The World Economic Forum (WEF) stated on Monday that blockchain and digitization can help supply chains pull through crises like Coronavirus. 

Ziyang Fan, WEF Head of Digital Trade and Rebecca Liao, Executive Vice President of blockchain enterprise firm Skuchain, collaboratively wrote that the Coronavirus outbreak has forced many businesses to struggle with their supply chains’ unexpected fragility, and caused experts to restate “the need to obtain more visibility across the chain.

That’s because many end-chain companies were only aware of their sourced parts’ immediate history, the authors wrote. “They usually have little to no knowledge of suppliers further up the chain,” and therefore little to no way of understanding if those unknown suppliers are vulnerable to disruption.

Fan and Liao also explained that blockchain would add transparency to the system without sacrificing the corporate privacy of individuals and businesses. A well-designed blockchain system would provide greater access to relevant parties and also enable them to obtain supply chain data from their upstream suppliers.

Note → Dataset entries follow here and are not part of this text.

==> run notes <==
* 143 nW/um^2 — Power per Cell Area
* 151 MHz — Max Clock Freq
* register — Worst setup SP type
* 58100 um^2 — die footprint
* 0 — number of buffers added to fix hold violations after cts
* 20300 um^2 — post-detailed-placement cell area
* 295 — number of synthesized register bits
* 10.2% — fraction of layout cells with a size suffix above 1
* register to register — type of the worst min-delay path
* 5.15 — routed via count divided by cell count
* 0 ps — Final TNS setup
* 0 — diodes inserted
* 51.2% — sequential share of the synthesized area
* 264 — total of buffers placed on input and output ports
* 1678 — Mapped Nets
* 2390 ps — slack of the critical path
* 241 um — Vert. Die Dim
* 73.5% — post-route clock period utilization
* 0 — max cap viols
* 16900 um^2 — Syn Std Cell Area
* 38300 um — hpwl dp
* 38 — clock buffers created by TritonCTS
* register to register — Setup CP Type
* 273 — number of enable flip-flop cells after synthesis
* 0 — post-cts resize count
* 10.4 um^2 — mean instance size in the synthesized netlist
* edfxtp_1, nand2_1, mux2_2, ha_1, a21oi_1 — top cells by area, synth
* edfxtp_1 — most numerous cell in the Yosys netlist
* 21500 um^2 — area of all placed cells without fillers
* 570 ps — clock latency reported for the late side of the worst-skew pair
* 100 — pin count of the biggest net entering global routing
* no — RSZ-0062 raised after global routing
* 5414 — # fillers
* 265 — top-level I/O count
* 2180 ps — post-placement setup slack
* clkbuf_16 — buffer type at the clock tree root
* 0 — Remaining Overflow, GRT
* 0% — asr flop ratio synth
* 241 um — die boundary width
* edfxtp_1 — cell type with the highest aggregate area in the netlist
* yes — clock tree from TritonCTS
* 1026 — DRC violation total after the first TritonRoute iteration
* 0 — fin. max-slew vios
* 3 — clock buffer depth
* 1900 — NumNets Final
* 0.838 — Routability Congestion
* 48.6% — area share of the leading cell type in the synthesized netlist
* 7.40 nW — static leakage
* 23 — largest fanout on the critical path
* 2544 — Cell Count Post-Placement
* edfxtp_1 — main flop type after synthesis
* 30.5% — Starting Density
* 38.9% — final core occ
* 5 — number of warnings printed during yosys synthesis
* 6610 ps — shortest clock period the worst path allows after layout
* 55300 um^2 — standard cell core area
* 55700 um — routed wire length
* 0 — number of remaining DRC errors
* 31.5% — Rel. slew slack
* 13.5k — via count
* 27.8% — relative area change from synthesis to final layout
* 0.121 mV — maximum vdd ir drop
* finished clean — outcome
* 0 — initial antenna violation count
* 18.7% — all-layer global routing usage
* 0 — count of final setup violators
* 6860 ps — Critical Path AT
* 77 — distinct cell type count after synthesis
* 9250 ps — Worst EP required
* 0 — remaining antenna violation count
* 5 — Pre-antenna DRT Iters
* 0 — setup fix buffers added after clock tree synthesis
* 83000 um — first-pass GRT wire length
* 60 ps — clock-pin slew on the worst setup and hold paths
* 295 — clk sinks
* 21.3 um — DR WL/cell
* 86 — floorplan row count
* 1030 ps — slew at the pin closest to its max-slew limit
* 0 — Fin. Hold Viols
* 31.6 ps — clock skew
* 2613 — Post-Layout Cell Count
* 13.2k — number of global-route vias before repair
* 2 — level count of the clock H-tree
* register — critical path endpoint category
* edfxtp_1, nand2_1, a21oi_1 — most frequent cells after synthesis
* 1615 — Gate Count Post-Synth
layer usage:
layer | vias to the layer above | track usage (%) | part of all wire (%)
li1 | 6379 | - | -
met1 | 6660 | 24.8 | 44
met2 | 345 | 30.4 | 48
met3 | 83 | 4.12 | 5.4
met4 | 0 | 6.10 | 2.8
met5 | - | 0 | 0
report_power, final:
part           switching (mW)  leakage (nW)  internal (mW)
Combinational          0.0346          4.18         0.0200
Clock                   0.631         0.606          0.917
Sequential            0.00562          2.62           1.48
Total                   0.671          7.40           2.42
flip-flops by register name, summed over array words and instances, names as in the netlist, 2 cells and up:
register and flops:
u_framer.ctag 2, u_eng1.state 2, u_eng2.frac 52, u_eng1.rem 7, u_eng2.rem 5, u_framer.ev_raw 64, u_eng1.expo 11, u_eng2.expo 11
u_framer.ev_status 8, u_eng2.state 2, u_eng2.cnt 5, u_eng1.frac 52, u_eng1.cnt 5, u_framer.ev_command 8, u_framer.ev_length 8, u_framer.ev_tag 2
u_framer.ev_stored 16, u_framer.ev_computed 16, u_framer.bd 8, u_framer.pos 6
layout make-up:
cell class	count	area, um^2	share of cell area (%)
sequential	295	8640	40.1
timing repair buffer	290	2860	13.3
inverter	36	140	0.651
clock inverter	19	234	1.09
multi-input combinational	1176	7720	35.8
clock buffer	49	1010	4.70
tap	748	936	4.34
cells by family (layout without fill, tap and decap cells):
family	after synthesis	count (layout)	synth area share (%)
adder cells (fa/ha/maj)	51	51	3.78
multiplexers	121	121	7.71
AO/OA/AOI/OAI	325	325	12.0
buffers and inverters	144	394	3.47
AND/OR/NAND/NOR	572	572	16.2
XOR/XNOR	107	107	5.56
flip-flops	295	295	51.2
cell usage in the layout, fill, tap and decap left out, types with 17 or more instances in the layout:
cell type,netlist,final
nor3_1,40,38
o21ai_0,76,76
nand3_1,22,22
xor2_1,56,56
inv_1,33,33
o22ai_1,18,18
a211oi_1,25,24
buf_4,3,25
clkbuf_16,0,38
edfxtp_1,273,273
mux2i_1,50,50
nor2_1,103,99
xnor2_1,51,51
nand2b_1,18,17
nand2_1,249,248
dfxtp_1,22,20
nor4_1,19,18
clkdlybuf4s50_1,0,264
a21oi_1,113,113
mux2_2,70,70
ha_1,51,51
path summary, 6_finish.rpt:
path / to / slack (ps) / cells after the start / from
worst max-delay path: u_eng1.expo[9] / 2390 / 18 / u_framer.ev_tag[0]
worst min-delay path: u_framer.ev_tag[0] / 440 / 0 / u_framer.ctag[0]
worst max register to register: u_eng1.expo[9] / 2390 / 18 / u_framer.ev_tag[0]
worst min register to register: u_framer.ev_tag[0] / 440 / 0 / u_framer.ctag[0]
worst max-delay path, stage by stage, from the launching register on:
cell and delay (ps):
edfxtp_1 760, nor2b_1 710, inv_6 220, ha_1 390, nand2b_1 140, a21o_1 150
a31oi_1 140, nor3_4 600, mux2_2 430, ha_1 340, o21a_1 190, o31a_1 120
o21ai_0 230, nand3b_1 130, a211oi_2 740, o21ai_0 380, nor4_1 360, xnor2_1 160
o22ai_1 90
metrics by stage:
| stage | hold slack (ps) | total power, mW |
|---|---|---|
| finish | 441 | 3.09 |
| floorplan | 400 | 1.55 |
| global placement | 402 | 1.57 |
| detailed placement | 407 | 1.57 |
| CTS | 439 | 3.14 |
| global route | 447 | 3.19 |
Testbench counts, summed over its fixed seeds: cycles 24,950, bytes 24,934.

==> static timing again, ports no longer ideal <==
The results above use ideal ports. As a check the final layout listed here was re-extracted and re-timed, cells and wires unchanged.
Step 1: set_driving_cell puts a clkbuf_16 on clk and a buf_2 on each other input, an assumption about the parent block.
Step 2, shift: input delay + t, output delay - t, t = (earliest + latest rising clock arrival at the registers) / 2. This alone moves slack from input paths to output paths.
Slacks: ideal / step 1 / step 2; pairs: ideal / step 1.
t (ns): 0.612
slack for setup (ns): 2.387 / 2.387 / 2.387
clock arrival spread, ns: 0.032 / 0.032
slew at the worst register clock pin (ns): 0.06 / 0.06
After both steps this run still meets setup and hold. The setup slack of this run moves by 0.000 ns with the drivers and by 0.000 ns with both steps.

They stated, “Blockchain is the ideal technology to ensure that data on performance and risk, which underpin all supply chain finance transactions, can be shared in an authenticated manner with financiers and other parties to a transaction, even when there is no direct relationship between them.”

Record digitization is Fan’s and Liao’s second proposition for the crisis. Digitized supply chain records are easily accessible from anywhere as compared to paper-based records. This means digital records are more favorable in the current lockdown situation due to COVID-19. Internet-based businesses and institutions “are dealing with the supply chain disruptions much better than those without,” according to them.